Abstract
In this experimental research, the electrode caps are investigated for deterioration under the resistance spot welding technology. The research was fundamentally conducted using two different electrode actuation systems to understand the wear and tear factors of electrode caps. A Japanese model 75 kVA pedestal, alternating current waveform of spot welder, was engaged to carry out the welding processes up to 900 welding attempts on pneumatic system. Subsequently, it was converted into servo-based electrode actuating systems and repeated the entire welding processes. The carbon and stainless steel sheets are primarily used to weld in this experiment. The electrode caps are then sharpened by CDK-R dresser to remove the mushroom growth which has regularly been induced for every 400 welding attempts. As for the macrograph and micrograph observations, the electrode caps are measured for diameter growth of electrode caps as well as the copper-to-chromium ratio. The chromium content has been significantly reduced at the electro tip areas due to the direct expose of heat generation which becomes a regular phenomenon in both the systems. However, the results from servo-based system are deemed to be offering lower tendency of wear and tear factors when compared to the pneumatic-based system.
Introduction
A pure copper is naturally soft, has very low tendency of corrosive effect and fails prematurely in demanding applications. 1 However, it can be strengthened by various methodologies including, but not limited to, alloying, precipitation hardening, cold work, solid solution and dispersion strengthening. 2 A mixture of copper alloys is a good choice for the manufacturing of spot welding electrode caps due to its physical properties. As such, most of the welding experts often prefer to use the copper alloys which contain substances such as chromium, beryllium, zirconium and the like for resistance spot welding (RSW) application. 3 Figure 1 shows the copper and chromium phase diagram for copper-based alloys as this research uses such combination of electrodes. 5 It shows that chromium is easily soluble in the liquidus of copper when heated above 1076 °C and below 1860 °C. Once solidified, it requires equal amount of heat to re-melt it again completely. Hence, this factor gives drawback on the copper–chromium alloy to handle the carbon and stainless steel welding process, because the carbon steel melting point falls between 1426 °C and 1539 °C, whereas the stainless steel melting point falls between 1400 °C and 1450 °C. 4 The copper and chromium solubility phases are actually of the eutectic type.
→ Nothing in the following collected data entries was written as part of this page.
[src/rtl/bcd_to_decimal_stream_decoder.sv]
`default_nettype none
// ============================================================================
// Module      : bcd_to_decimal_stream_decoder
// Description : Accepts a packed multi-digit BCD word and emits one one-hot
//               10-bit decimal code per digit, LSD first, over valid/ready.
//               Codes 4'hA-4'hF (or unknown bits) are flagged with out_err.
// Options     : define ERR_CNT_EN to add the saturating 8-bit err_cnt output.
// Revision    : 1.0 - initial release
// ============================================================================
module bcd_to_decimal_stream_decoder #(
  parameter int DIGITS = 4,
  parameter int IDX_W  = 2
) (
  input  logic                  clk,
  input  logic                  rst,
  input  logic [4*DIGITS-1:0]   in_bcd,
  input  logic                  in_valid,
  output logic                  in_ready,
  output logic [9:0]            out_dec,
  output logic                  out_err,
  output logic [IDX_W-1:0]      out_idx,
  output logic                  out_last,
  output logic                  out_valid,
  input  logic                  out_ready
`ifdef ERR_CNT_EN
  ,
  output logic [7:0]            err_cnt
`endif
);

  localparam int              W        = 4 * DIGITS;
  localparam logic [IDX_W-1:0] LAST_IDX = IDX_W'(DIGITS - 1);

  typedef enum logic [0:0] {
    ST_IDLE = 1'b0,
    ST_EMIT = 1'b1
  } state_t;

  state_t           state_q, state_d;
  logic [W-1:0]     sr_q, sr_d;       // digits still waiting to be emitted, next one in [3:0]
  logic [9:0]       dec_q, dec_d;
  logic             err_q, err_d;
  logic [IDX_W-1:0] idx_q, idx_d;
  logic             last_q, last_d;
  logic             valid_q, valid_d;
  logic [IDX_W-1:0] w_idx_inc;
  logic             w_xfer;

  // {err, one-hot}; an unknown or >9 code fails the compare and lands in the error branch
  function automatic logic [10:0] decode_digit(input logic [3:0] v);
    logic [10:0] r;
    r = {1'b1, 10'b0};
    if (v < 4'd10) begin
      r = {1'b0, 10'd1 << v};
    end
    return r;
  endfunction

  assign w_xfer    = valid_q && out_ready;
  assign w_idx_inc = idx_q + IDX_W'(1);

  // Next-state and next-output logic for the accept/emit sequencer
  always_comb begin
    state_d = state_q;
    sr_d    = sr_q;
    dec_d   = dec_q;
    err_d   = err_q;
    idx_d   = idx_q;
    last_d  = last_q;
    valid_d = valid_q;
    case (state_q)
      ST_IDLE: begin
        if (in_valid) begin
          state_d        = ST_EMIT;
          {err_d, dec_d} = decode_digit(in_bcd[3:0]);
          sr_d           = in_bcd >> 4;
          idx_d          = '0;
          last_d         = (LAST_IDX == '0);
          valid_d        = 1'b1;
        end
      end
      ST_EMIT: begin
        if (w_xfer) begin
          if (last_q) begin
            state_d = ST_IDLE;
            valid_d = 1'b0;
          end else begin
            {err_d, dec_d} = decode_digit(sr_q[3:0]);
            sr_d           = sr_q >> 4;
            idx_d          = w_idx_inc;
            last_d         = (w_idx_inc == LAST_IDX);
          end
        end
      end
      default: begin
        state_d = ST_IDLE;
        valid_d = 1'b0;
      end
    endcase
  end

  // State and registered outputs; reset aborts any word in progress
  always_ff @(posedge clk or posedge rst) begin
    if (rst) begin
      state_q <= ST_IDLE;
      sr_q    <= '0;
      dec_q   <= '0;
      err_q   <= 1'b0;
      idx_q   <= '0;
      last_q  <= 1'b0;
      valid_q <= 1'b0;
    end else begin
      state_q <= state_d;
      sr_q    <= sr_d;
      dec_q   <= dec_d;
      err_q   <= err_d;
      idx_q   <= idx_d;
      last_q  <= last_d;
      valid_q <= valid_d;
    end
  end

  assign in_ready  = (state_q == ST_IDLE);
  assign out_dec   = dec_q;
  assign out_err   = err_q;
  assign out_idx   = idx_q;
  assign out_last  = last_q;
  assign out_valid = valid_q;

`ifdef ERR_CNT_EN
  logic [7:0] err_cnt_q;

  // Count transferred error digits, sticking at all-ones
  always_ff @(posedge clk or posedge rst) begin
    if (rst) begin
      err_cnt_q <= 8'd0;
    end else if (w_xfer && err_q && (err_cnt_q != 8'hFF)) begin
      err_cnt_q <= err_cnt_q + 8'd1;
    end
  end

  assign err_cnt = err_cnt_q;
`endif

endmodule
`default_nettype wire
[config.mk]
export PLATFORM = sky130hd
export DESIGN_NAME = bcd_to_decimal_stream_decoder
export DESIGN_NICKNAME = d
export VERILOG_FILES = /design/src/rtl/bcd_to_decimal_stream_decoder.sv
export SDC_FILE = /design/constraint.sdc
export NUM_CORES = 1
export LEC_CHECK = 0
export ABC_AREA = 1
export CORE_UTILIZATION = 44
export CTS_CLUSTER_SIZE = 14
export DETAILED_ROUTE_END_ITERATION = 10
export GPL_ROUTABILITY_DRIVEN = 1
export PLACE_DENSITY = 0.86
export SYNTH_ARGS = -nofsm -noshare
export SYNTH_HDL_FRONTEND = slang
export SYNTH_SLANG_ARGS = --single-unit
[constraint.sdc]
create_clock -name clk -period 1.07 [get_ports clk]
set_input_delay 0.214 -clock clk [delete_from_list [all_inputs] [get_ports clk]]
set_output_delay 0.214 -clock clk [all_outputs]
set_load 0.005 [all_outputs]
# Word level (Yosys, flattened, before mapping)
# Index checks and enable logic that the tools add are counted.
# word_totals
register_bits	32
latch_bits	0
ramBits	0
romBits	0
in_bits	20
out_inout_bits	16
n_memories	0
# classes
n_addsub	1
multipliers	0
n_div	0
n_lt_le_gt_ge	2
eq_ne	5
shifts	2
n_mux	30
bitwise_logic	1
reduce_logical	4
# ops
cell	count
two-way mux 16 bit	3
case mux 16 bit (2 select lines)	1
two-way mux 10 bit	3
two-way mux 11 bit	2
case mux 10 bit (2 select lines)	1
left shift 1 x 4 -> 10 bit (first input constant)	2
two-way mux 1 bit	12
less-than comparator 4 bit (second input constant)	2
case mux 1 bit (2 select lines)	4
two-way mux 2 bit	3
AND reduction 3 bit	2
!= test 2 x 1 -> 1 bit (second input constant)	2
!= test 2 bit (second input constant)	2
case mux 2 bit (2 select lines)	1
adder 2 x 1 -> 2 bit (second input constant)	1
equality test 2 bit (second input constant)	1
AND reduction 2 bit	1
logical AND 1 bit	1
inverter 1 bit	1

# Logic depth before layout (Yosys ltp)
# Gate-level depths: netlist (run 1).
# depth
word_depth	5
ltp_mapped	8

# Least setup slack after synthesis (run 1)
# OpenSTA, ideal clock, no wires.
# synth_timing
kind	reg2reg
startpoint	reg last_q (netlist: out_last)
endpoint	reg idx_q[0] (netlist: out_idx[0])
setup_ns	0.126
arrival_ns	1.048
path_slack_ns	-0.103
path_stages_with_launch	9
n_path_buf	2
synth_period_minus_slack_ns	1.173
path_cell_list	dfrtp_1 inv_1 nand2_2 nand2_1 nand2_2 buf_6 buf_8 nand2_1 o31ai_1
# synth_via
elab_chain_cells	2
# synth_rtl
element	line_no	text
from (decl)	44	logic last_q, last_d;
from (signal assigned)	118	last_q <= last_d;
!= test 2 bit (no line)	n/a	
AND reduction 3 bit (no line)	n/a	
to (signal assigned)	117	idx_q <= idx_d;
to (decl)	43	logic [IDX_W-1:0] idx_q, idx_d;
# No other way between the ends.
# A chain may end at the register's enable or synchronous reset.

# Worst setup path after layout (run 1)
# layout_timing
startpoint	reg state_q
endpoint	reg dec_q[0] (netlist: out_dec[0])
# layout_via
elab_chain_cells	3
word_cells_on_any_way	6
classes_between	eq/ne: 3; mux: 1; bitwise: 1; reduce/logical: 1
# layout_rtl
element	line_no	text
from (decl)	39	state_t state_q, state_d;
from (signal assigned)	113	state_q <= state_d;
inverter 1 bit	n/a	
!= test 2 bit (no line)	n/a	
AND reduction 3 bit (no line)	n/a	
to (signal assigned)	107	dec_q <= '0;
to (signal assigned)	115	dec_q <= dec_d;
to (decl)	41	logic [9:0] dec_q, dec_d;
# Parallel ways exist; a longest one is shown, timed or not.

==> results of run 1 <==
==> worst reg2reg max path, delay by kind of cell, from the launching register on <==
| kind | cells | cell delay (ns) |
|---|---|---|
| flops | 1 | 0.44 |
| simple gates | 5 | 0.39 |
| buf+inv | 3 | 0.41 |
==> layout by cell type, fill, tap and decap left out, types with 2 or more instances in the layout <==
| cell type | instances |
|---|---|
| nor2_1 | 14 |
| o21ai_1 | 3 |
| clkdlybuf4s50_1 | 19 |
| nand2_2 | 2 |
| dfrtp_1 | 28 |
| o31ai_1 | 2 |
| nand3_1 | 16 |
| inv_2 | 2 |
| o21ai_2 | 17 |
| nand2_4 | 3 |
| inv_1 | 8 |
| clkinvlp_4 | 2 |
| buf_6 | 3 |
| clkbuf_4 | 3 |
| buf_12 | 2 |
| buf_4 | 21 |
| or2_2 | 8 |
| nor2_2 | 2 |
| nand2_1 | 71 |
| buf_2 | 15 |
==> flip-flops by register name, summed over array words and instances, names as in the netlist <==
name	flops
out_last	1
out_valid	1
out_dec	10
out_idx	2
sr_q	12
out_err	1
state_q	1
==> cell families (layout without fill, tap and decap cells) <==
family / count (synthesis) / in the layout / synth area share [%]
AND/OR/NAND/NOR: 118 / 118 / 32.8
flip-flops: 28 / 28 / 46.8
AO/OA/AOI/OAI: 26 / 26 / 12.2
buffers and inverters: 19 / 77 / 7.36
adder cells (fa/ha/maj): 1 / 1 / 0.836
==> where the power goes <==
part           switching, uW  leakage (uW)  internal [uW]
Clock                    305     0.0000210            208
Sequential                 0      0.000329           1060
Combinational           52.0      0.000616           77.9
==> area by class of cell <==
cell class                      count  area, um^2  area share (%)
Sequential cell                    28         701            33.3
Timing Repair Buffer               61         502            23.9
Multi-Input combinational cell    145         757            36.0
Clock buffer                        4        36.3            1.73
Timing Repair inverter              1        7.51           0.357
Inverter                           11        45.0            2.14
Tap cell                           44        55.1            2.62
==> path summary, 6_finish.rpt <==
check                      slack (ns)              startpoint  cells after the start                      to
hold reg to reg                  0.50  out_dec[8]$_DFFE_PP0P_                      2  out_dec[8]$_DFFE_PP0P_
setup / recovery                -0.24       state_q$_DFF_PP0_                      8  out_dec[0]$_DFFE_PP0P_
hold / removal                   0.19                     rst                      3  out_dec[1]$_DFFE_PP0P_
min in group clk                 0.43              in_bcd[12]                      3     sr_q[8]$_DFFE_PP0P_
setup reg to reg                -0.24       state_q$_DFF_PP0_                      8  out_dec[0]$_DFFE_PP0P_
max in group asynchronous        0.72                     rst                      3     sr_q[4]$_DFFE_PP0P_
==> routing by layer <==
| layer | share of wire (%) | track usage [%] | vias to the layer above |
|---|---|---|---|
| li1 | - | - | 728 |
| met1 | 44 | 24.6 | 684 |
| met2 | 49 | 36.9 | 51 |
| met3 | 4.7 | 3.03 | 7 |
| met4 | 1.6 | 7.31 | 0 |
| met5 | 0 | 0 | - |
==> through the flow <==
step | std cells | hold slack, ns | setup TNS, ns
final | 294 | 0.185 | -5.59
after CTS | 292 | 0.190 | -4.80
after global placement | 278 | 0.459 | -8.09
after detailed placement | 278 | 0.464 | -9.41
after floorplan | 192 | 0.279 | -1.94
after global routing | 294 | 0.219 | -6.91
==> timing repair <==
| item | CTS | global route |
|---|---|---|
| pin swaps | 14 | 4 |
| endpoints found under the hold margin | 0 | 0 |
| hold buffers | 0 | 0 |
| endpoints found under the setup margin | 41 | 42 |
| setup buffers | 9 | 2 |
| gates resized for setup | 87 | 5 |
| gates cloned | 1 | 0 |
==> flow_summary.toml, run 1 <==
[outcome]
status = "complete, but fails checks"
violations = "negative setup slack"

[routing]
viasPerCell = 5.00
first_pass_iters = 4
wirelength_um = 3300
wl_per_cell_um = 11.2
drt_iter0_drc = 63
vias = 1470
ant_nets = 0
drc = 0

[floorplanning]
floorplan.initialDensity_pct = 47.8
ios = 36
die_w_um = 60.3
fp.dieArea_um2 = 3640
core_um2 = 3130
die_h_um = 60.3
rows = 20

[global_route]
grt_pass1_vias = 1423
antenna_found_initial = 0
grt_max_degree = 29
overflow = 0
grt_first_pass_wirelength_um = 5680
grtUsageTotal_pct = 20.5

[final_layout]
final_area_um2 = 2100
fill_cells = 268
utilization_pct = 67.2
nets = 272
antenna_cells = 0
drive_above_1_share_pct = 34.0
area_growth_pct = 40.6

[sta]
maxSlewHeadroom_pct = 79.4
max_freq_mhz = 761
finalCriticalPeriod_ns = 1.31
fin_ws_ns = -0.244
setup_viol = 35
worst_clock_skew_ns = 0.00542
worstMarginPinSlew_ns = 0.308
hold_viol_final = 0
rsz0062_at_grt = "yes"
fin_crit_sh_pct = 123
slew_viol_final = 0

[synthesis]
synth.distinct_cells = 17
synth_top_area_share_pct = 46.8
syn-cell-area_um2 = 1500
synth_fp_nets = 213
synth_top_cells_by_count = "nand2_1, dfrtp_1, nor2_1"
synth_flop_cell = "dfrtp_1"
synth.area.top_cells = "dfrtp_1, nand2_1, o21ai_2"
avgSynthCellArea_um2 = 7.79
synth_cells = 192
yosys_warnings = 0
ys_seq_elements = 28
yosysTopAreaCell = "dfrtp_1"
synth_edf_count = 0
synth_seq_area_share_pct = 46.8
synth.most_common_cell = "nand2_1"
async_flop_share_pct = 100

[placed_design]
port_buffers = 35
gp_congestion = 0.831
placed_cell_area_um2 = 1970
pre_cts_ws_ns = -0.406
dp_hpwl_um = 2170

[setup_path]
cpPeakStageDelay_ns = 0.44
critPathArrivalTime_ns = 1.56
startpoint_type = "flop"
crit_fanout = 6
crit_slowest_cell = "dfrtp_1"
critPathKind = "reg2reg"
cp_cell_sequence = "buf_6, buf_6, nand2_4, nand2_4, nand2_8, clkinvlp_4, nand2_1, nand2_1"
critPathTopFamily = "flip-flops"
cp.buffers_inverters = 3
required_ns = 1.31
end_kind = "flop"

[clocking]
clock_path_buffers = 2
cts_tree = "done"
insertion_delay_ns = 0.33
cts.clk_slew.worst_paths_ns = 0.15
h-tree-depth = 1
clock-root-buffer = "clkbuf_4"
clock_sinks = 28
numCtsBuffers = 3

[hold_path]
min_path_type = "in2async"

[pwr]
ir_drop_v = 0.000553
p_leak_uw = 0.000966
total_power_uw = 1700
cellPowerDensity_nw_per_um2 = 809

[job]
maxCapViolations = 0
(Power assumes the default switching activity.)
==> run 2: changes to the inputs <==
- SETUP_SLACK_MARGIN: not set -> 0.02
==> flow_summary.toml, run 2 (same netlist as run 1, synthesis figures left out) <==
[placed_design]
gp_congestion = 0.833
pre_cts_ws_ns = -0.420
port_buffers = 35
dp_hpwl_um = 2210

[pwr]
switchingPower_uw = 358
cellPowerDensity_nw_per_um2 = 777
p_leak_uw = 0.00102
pwr-share-comb_pct = 7.6
pwr-share-seq_pct = 62.1
netSwitchingFraction_pct = 21.0
p_int_uw = 1340
ir_drop_v = 0.000522
clockPowerShare_pct = 30.2

[setup_path]
critPathKind = "reg2reg"
cpPeakStageDelay_ns = 0.43
crit_slowest_cell = "dfrtp_1"
r2r_slack_ns = -0.25
critPathArrivalTime_ns = 1.55
r2r_cells = 9
crit_fanout = 18
cp_cell_sequence = "buf_6, inv_4, buf_6, nand2_4, nand2_4, nand2_8, buf_12, nand2_1, o21ai_2"
startpoint_type = "flop"
required_ns = 1.30
end_kind = "flop"
rr_endpoint = "sr_q[6]$_DFFE_PP0P_"
rr_startpoint = "state_q$_DFF_PP0_"

[sta]
hold_viol_final = 0
rsz0062_at_grt = "yes"
worst_clock_skew_ns = 0.00725
max_freq_mhz = 758
setup_tns_ns = -6.28
finalCriticalPeriod_ns = 1.32
worstMarginPinSlew_ns = 0.323
maxSlewHeadroom_pct = 78.4
setup_viol = 40
fin_crit_sh_pct = 123
slew_viol_final = 0
fin_ws_ns = -0.250

[global_route]
grt_first_pass_wirelength_um = 5850
grtUsageTotal_pct = 21.2
grt_pass1_vias = 1407
grt_max_degree = 29
antenna_found_initial = 0
overflow = 0

[floorplanning]
floorplan.initialDensity_pct = 47.8
core_um2 = 3130
fp.dieArea_um2 = 3640
rows = 20
die_h_um = 60.3
ios = 36
die_w_um = 60.3

[final_layout]
drive_above_1_share_pct = 37.8
nets = 281
largest_register = "sr_q"
largest_register_ffs = 12
area_growth_pct = 46.5
fill_cells = 261
final_cell_mix = "nand2_1, dfrtp_1, buf_4, clkdlybuf4s50_1"
antenna_cells = 0
layout_commonest_cell = "nand2_1"

[routing]
ant_nets = 0
vias = 1470
wirelength_um = 3540
drt_iter0_drc = 55
first_pass_iters = 4
wl_per_cell_um = 11.7
viasPerCell = 4.85
drc = 0

[clocking]
hold_buffers = 0
cts.clk_slew.worst_paths_ns = 0.15
cts_tree = "done"
clock_sinks = 28
h-tree-depth = 1
clock_path_buffers = 2
numCtsBuffers = 3
insertion_delay_ns = 0.33
clock-root-buffer = "clkbuf_4"

[job]
maxCapViolations = 0

[outcome]
violations = "negative setup slack"
status = "complete, but fails checks"

[hold_path]
min_path_type = "in2async"
-- run 2: cell types whose count changed in the layout (fill, tap and decap cells not counted), sizes merged --
cell    previous run  this run
buf               41        51
clkbuf             5         4
-- run 2: repair_timing --
action	4_1_cts	5_1_grt
buffers inserted	14	7
pin swaps	7	11
cloned	1	0
setup endpoints to repair	41	44
gates resized for setup	81	17
-- run 2: per-layer routing --
metal / vias to the layer above / part of all wire, % / wire length (um) / track usage, %
li1: 753 / - / - / -
met1: 668 / 44 / 1550 / 26.1
met2: 44 / 51 / 1800 / 37.2
met3: 5 / 4.1 / 146 / 3.25
met4: 0 / 0.93 / 33 / 7.97
met5: - / 0 / 0 / 0
-- run 2: worst max-delay path: cells and delay by family (launching register included) --
kind | cells | cell delay [ns]
compound gates | 1 | 0.05
flops | 1 | 0.43
buf+inv | 4 | 0.44
simple gates | 4 | 0.29
-- run 2: metrics by stage --
| step | instance area, um^2 | hold WS (ns) | total power [uW] | cells | utilization [%] |
|---|---|---|---|---|---|
| final | 2190 | 0.186 | 1700 | 303 | 70.1 |
| after global routing | 2190 | 0.200 | 1780 | 303 | 70.1 |
| after CTS | 2090 | 0.197 | 1720 | 297 | 67.0 |
| after detailed placement | 1970 | 0.464 | 1210 | 278 | 63.0 |
| after global placement | 1970 | 0.459 | 1200 | 278 | 63.0 |
| after floorplan | 1500 | 0.279 | 1110 | 192 | - |
-- run 2: how the worst max path moves through the flow --
stage | startpoint | to | slack [ns] | cells past startpoint
after global routing | state_q$_DFF_PP0_ | out_dec[6]$_DFFE_PP0P_ | -0.30 | 9
after global placement | out_ready | out_dec[6]$_DFFE_PP0P_ | -0.35 | 7
after detailed placement | out_ready | out_dec[4]$_DFFE_PP0P_ | -0.42 | 7
after floorplan | out_last$_DFFE_PP0P_ | out_idx[0]$_DFFE_PP0P_ | -0.09 | 8
after CTS | state_q$_DFF_PP0_ | out_dec[4]$_DFFE_PP0P_ | -0.22 | 9
final | state_q$_DFF_PP0_ | sr_q[6]$_DFFE_PP0P_ | -0.25 | 9
-- run 2: power groups by stage --
stage,clock network [uW],registers [uW],logic (uW)
after floorplan,0,1080,27.6
after detailed placement,0,1080,129
final,515,1060,130
after CTS,528,1060,130
after global routing,575,1060,143
after global placement,0,1080,127
-- run 2: layout make-up --
class	count	area, um^2	area share, %
multi-input combinational	145	757	34.5
timing repair inverter	1	7.51	0.342
tap	44	55.1	2.51
inverter	11	47.5	2.17
sequential	28	701	32.0
clock buffer	4	36.3	1.66
timing repair buffer	70	588	26.8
The face-centered cubic (FCC) will be formed in copper, whereas body-centered cubic (BCC) will be formed in chromium when solidification process is concerned in copper–chromium alloy.
Copper and chromium phase diagram. 4
As the number of welding processes is repeatedly carried out on carbon and stainless steels, the mushrooming effect at the edge of electrodes grow in outward direction, enlarging the tip diameters apparently, as shown in Figure 2 for the surface in addition to the cross-sectional views.6,7 The electrode tip cleaning procedures are therefore carried out for every 400 welding attempts as to maintain the truncated shapes from the electrode tip with regard to mushroom growth. This is absolutely necessary to avoid any drastic changes in resistive components due to the imbalanced surfaces or enlarged contact points between electrodes to sheets or vice versa.8 –10 The mushrooms grown for every 400 welding attempts are therefore well cleaned using dresser, so almost an acceptable flat surface is retained throughout the entire welding process. However, the electrode compressing mechanism is certainly subjected to the consistencies of force profiles that are supplied during welding process in RSW. 11 So, the two different compressing mechanisms are inspected for wear and tear factors of electrodes. In this research, around 900 welding attempts were carried out for two dissimilar types of electrode actuation systems to characterize the welding performance.
Mushroom growth of electrodes due to deterioration: (a) top view and (b) cross-sectional view.
Experiment
The carbon and austenitic stainless steels were prepared in a rectangular shape as follows: the length of specimen, 200 mm; the width, 25 mm and two thicknesses, 1 and 2 mm, as exactly shown in Figure 3. Two pairs of water-cooled copper–chromium electrodes with 30° truncated round tips (5 mm in diameter) were used to accomplish the entire welding processes. The test samples were initially welded with pneumatically controlled 75-kVA alternating current (AC) waveform system, and later, the electrode actuation was mechanically converted to servo-assisted system with similar electrical specification. With such arrangement, around 900 welding attempts were carried out for each system to understand the electrode’s wear and tear factors. The committed electrode caps are subsequently analyzed for deterioration and also checked for the internal micro- and macrostructural orientation. It should be noted here that the Class 2 spot welding electrodes are made of copper and chromium chemical elements, according to the Resistance Welding Manufacturing Association, America (RWMA) classification (Table 1).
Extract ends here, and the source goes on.